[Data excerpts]
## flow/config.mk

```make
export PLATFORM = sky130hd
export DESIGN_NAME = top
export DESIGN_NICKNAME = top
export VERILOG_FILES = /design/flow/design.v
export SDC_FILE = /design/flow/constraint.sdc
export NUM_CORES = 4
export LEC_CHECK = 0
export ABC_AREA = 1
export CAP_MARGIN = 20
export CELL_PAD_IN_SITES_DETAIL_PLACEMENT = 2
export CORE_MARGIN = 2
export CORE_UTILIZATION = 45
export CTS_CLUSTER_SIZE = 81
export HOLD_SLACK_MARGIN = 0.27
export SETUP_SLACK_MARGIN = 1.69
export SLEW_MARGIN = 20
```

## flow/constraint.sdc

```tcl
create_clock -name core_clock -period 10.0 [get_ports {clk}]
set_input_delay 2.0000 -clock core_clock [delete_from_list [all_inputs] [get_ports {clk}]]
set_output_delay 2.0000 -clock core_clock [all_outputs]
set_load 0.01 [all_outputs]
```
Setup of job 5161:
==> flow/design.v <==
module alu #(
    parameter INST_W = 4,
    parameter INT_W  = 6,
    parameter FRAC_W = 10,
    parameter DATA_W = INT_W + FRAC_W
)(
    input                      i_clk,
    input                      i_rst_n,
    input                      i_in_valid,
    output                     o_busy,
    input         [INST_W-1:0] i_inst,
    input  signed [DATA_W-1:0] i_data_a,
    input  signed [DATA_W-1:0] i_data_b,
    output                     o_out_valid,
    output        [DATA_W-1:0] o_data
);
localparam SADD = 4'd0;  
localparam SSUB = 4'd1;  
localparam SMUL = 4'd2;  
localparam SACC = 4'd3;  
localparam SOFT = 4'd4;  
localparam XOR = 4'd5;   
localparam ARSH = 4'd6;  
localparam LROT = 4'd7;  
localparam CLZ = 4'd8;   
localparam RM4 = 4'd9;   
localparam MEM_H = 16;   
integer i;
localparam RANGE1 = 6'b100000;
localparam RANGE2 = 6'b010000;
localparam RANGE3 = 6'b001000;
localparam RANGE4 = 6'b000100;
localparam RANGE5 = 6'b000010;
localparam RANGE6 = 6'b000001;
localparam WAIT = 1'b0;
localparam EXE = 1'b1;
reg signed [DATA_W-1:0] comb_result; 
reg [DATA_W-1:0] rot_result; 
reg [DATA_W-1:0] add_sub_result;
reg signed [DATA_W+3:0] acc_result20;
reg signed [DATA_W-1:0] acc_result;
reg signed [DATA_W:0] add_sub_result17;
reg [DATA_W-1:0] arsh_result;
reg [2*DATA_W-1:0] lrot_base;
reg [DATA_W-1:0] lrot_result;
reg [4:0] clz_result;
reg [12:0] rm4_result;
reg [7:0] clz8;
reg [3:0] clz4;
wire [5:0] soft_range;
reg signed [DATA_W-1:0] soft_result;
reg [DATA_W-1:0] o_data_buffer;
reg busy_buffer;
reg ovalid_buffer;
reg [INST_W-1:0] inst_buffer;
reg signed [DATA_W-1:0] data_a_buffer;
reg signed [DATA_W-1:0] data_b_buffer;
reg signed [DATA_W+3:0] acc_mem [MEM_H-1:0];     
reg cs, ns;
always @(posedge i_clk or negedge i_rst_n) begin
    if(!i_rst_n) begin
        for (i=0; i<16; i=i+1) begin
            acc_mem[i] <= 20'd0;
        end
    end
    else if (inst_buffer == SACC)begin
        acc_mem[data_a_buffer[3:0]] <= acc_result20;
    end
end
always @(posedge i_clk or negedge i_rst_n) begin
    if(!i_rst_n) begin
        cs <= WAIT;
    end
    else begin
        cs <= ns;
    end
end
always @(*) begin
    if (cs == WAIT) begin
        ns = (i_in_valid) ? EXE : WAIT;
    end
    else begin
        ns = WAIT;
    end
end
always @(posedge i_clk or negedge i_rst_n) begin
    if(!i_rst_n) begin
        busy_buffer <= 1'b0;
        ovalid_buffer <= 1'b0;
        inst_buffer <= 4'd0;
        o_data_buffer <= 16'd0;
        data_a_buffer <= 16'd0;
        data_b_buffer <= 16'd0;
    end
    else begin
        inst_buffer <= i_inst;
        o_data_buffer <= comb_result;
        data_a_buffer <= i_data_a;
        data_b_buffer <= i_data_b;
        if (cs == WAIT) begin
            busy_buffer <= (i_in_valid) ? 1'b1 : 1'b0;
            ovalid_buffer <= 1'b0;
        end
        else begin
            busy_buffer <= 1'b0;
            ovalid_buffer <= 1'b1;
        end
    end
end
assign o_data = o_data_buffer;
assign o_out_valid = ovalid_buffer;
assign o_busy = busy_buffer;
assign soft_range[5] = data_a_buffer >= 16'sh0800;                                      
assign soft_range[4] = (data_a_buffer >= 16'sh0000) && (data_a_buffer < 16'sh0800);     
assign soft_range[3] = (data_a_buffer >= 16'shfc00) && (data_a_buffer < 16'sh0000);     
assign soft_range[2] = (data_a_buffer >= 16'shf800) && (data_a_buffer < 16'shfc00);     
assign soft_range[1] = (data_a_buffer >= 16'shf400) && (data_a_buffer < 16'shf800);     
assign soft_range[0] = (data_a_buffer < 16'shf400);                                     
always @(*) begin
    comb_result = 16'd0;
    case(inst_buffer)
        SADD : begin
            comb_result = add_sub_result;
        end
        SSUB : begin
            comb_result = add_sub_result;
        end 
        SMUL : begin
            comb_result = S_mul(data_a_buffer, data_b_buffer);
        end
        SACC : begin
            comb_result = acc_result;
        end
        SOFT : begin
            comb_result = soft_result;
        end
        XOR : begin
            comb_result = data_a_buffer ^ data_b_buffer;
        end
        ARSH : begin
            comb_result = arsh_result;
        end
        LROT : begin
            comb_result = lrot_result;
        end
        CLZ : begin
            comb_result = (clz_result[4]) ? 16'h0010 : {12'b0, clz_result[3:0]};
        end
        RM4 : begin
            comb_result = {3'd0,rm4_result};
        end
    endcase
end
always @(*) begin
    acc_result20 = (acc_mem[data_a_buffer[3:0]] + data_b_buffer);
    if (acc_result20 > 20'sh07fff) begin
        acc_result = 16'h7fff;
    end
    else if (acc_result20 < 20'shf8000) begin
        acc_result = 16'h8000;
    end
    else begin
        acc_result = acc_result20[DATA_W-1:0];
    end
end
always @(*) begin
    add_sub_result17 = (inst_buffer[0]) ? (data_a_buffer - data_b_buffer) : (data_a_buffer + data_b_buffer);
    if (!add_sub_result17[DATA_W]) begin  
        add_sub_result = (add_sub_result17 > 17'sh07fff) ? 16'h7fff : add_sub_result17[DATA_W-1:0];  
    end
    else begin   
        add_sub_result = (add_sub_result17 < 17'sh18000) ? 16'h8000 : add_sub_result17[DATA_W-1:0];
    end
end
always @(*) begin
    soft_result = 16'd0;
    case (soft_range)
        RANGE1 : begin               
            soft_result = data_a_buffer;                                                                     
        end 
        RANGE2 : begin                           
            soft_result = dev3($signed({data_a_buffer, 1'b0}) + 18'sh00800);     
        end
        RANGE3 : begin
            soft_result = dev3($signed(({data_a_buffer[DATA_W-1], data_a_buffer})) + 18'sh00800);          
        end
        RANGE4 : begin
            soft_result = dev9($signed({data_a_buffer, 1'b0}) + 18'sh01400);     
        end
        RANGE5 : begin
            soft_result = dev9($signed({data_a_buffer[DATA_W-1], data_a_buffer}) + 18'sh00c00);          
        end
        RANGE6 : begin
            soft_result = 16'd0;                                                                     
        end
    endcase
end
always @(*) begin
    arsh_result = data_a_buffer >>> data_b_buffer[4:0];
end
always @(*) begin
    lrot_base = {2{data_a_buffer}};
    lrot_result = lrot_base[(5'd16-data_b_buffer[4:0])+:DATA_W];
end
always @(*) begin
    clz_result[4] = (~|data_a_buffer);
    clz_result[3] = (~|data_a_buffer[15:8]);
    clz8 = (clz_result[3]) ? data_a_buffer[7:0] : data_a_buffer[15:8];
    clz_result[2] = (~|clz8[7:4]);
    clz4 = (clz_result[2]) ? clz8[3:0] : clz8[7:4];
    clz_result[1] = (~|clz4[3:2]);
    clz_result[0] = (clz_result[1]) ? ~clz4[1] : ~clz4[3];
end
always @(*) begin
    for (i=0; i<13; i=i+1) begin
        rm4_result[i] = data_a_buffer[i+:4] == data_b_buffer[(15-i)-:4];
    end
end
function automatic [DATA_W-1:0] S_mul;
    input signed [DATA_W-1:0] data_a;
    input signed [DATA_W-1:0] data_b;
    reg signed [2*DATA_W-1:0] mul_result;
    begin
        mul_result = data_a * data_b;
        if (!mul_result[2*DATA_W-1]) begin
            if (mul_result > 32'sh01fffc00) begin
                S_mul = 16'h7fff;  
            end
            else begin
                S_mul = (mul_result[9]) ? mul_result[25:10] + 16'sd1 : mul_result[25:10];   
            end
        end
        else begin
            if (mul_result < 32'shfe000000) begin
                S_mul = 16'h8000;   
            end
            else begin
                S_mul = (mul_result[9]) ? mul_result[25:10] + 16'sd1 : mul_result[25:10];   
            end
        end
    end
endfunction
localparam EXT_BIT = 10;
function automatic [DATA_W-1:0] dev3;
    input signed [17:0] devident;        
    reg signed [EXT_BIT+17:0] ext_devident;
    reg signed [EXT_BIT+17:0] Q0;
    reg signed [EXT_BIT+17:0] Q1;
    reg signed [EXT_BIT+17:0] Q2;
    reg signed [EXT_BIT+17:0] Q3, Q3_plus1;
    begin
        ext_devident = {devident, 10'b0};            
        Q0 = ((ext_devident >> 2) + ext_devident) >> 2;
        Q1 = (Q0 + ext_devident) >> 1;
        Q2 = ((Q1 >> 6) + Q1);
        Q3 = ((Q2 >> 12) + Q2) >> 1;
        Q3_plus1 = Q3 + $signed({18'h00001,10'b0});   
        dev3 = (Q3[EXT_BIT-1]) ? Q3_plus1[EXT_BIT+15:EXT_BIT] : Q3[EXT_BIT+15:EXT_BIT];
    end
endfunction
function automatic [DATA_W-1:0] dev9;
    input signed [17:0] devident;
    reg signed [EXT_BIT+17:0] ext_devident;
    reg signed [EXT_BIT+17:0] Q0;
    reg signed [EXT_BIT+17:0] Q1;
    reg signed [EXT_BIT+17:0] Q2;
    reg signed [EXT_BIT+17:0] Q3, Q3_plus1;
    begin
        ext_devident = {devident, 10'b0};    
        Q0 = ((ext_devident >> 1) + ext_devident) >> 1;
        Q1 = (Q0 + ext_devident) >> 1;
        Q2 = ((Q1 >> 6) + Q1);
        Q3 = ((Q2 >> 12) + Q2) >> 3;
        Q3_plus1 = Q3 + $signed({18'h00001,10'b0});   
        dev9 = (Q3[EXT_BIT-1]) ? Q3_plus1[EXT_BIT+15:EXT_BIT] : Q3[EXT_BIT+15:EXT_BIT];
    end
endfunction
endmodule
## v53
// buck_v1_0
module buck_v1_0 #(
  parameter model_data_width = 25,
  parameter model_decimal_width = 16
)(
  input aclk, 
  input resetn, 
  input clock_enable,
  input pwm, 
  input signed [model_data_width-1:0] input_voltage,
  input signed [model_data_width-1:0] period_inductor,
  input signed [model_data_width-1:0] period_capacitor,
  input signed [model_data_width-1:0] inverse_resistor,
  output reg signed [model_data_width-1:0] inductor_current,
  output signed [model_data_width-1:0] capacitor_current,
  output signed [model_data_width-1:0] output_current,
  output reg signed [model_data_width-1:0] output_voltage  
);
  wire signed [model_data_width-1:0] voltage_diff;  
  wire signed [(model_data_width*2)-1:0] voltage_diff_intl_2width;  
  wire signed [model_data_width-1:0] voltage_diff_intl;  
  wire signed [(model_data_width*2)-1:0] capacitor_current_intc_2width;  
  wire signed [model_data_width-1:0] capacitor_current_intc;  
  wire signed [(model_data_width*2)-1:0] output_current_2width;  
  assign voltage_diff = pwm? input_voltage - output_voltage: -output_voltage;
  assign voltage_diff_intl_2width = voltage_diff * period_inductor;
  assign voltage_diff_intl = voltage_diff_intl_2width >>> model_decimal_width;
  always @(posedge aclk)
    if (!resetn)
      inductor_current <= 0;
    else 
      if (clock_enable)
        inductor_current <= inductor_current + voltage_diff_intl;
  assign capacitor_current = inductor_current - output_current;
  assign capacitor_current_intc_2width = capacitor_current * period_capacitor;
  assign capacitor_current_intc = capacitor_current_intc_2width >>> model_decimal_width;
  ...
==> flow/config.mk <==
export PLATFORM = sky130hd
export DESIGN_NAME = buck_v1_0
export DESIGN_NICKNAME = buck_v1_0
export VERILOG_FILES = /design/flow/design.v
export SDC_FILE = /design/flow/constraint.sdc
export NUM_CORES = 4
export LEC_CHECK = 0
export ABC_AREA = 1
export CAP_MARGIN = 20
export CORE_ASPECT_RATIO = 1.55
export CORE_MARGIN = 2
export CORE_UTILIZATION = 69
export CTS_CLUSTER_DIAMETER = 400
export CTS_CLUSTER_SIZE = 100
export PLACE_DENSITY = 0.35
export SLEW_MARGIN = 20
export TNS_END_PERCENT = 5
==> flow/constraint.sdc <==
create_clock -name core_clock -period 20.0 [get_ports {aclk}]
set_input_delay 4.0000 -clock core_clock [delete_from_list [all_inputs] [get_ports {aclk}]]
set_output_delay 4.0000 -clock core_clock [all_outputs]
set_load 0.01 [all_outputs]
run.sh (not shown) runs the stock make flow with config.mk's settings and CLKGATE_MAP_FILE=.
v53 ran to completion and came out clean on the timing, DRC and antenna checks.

*Task brief*. State how many lines above contain the word "config", and nothing more.

*Response to the task*. 3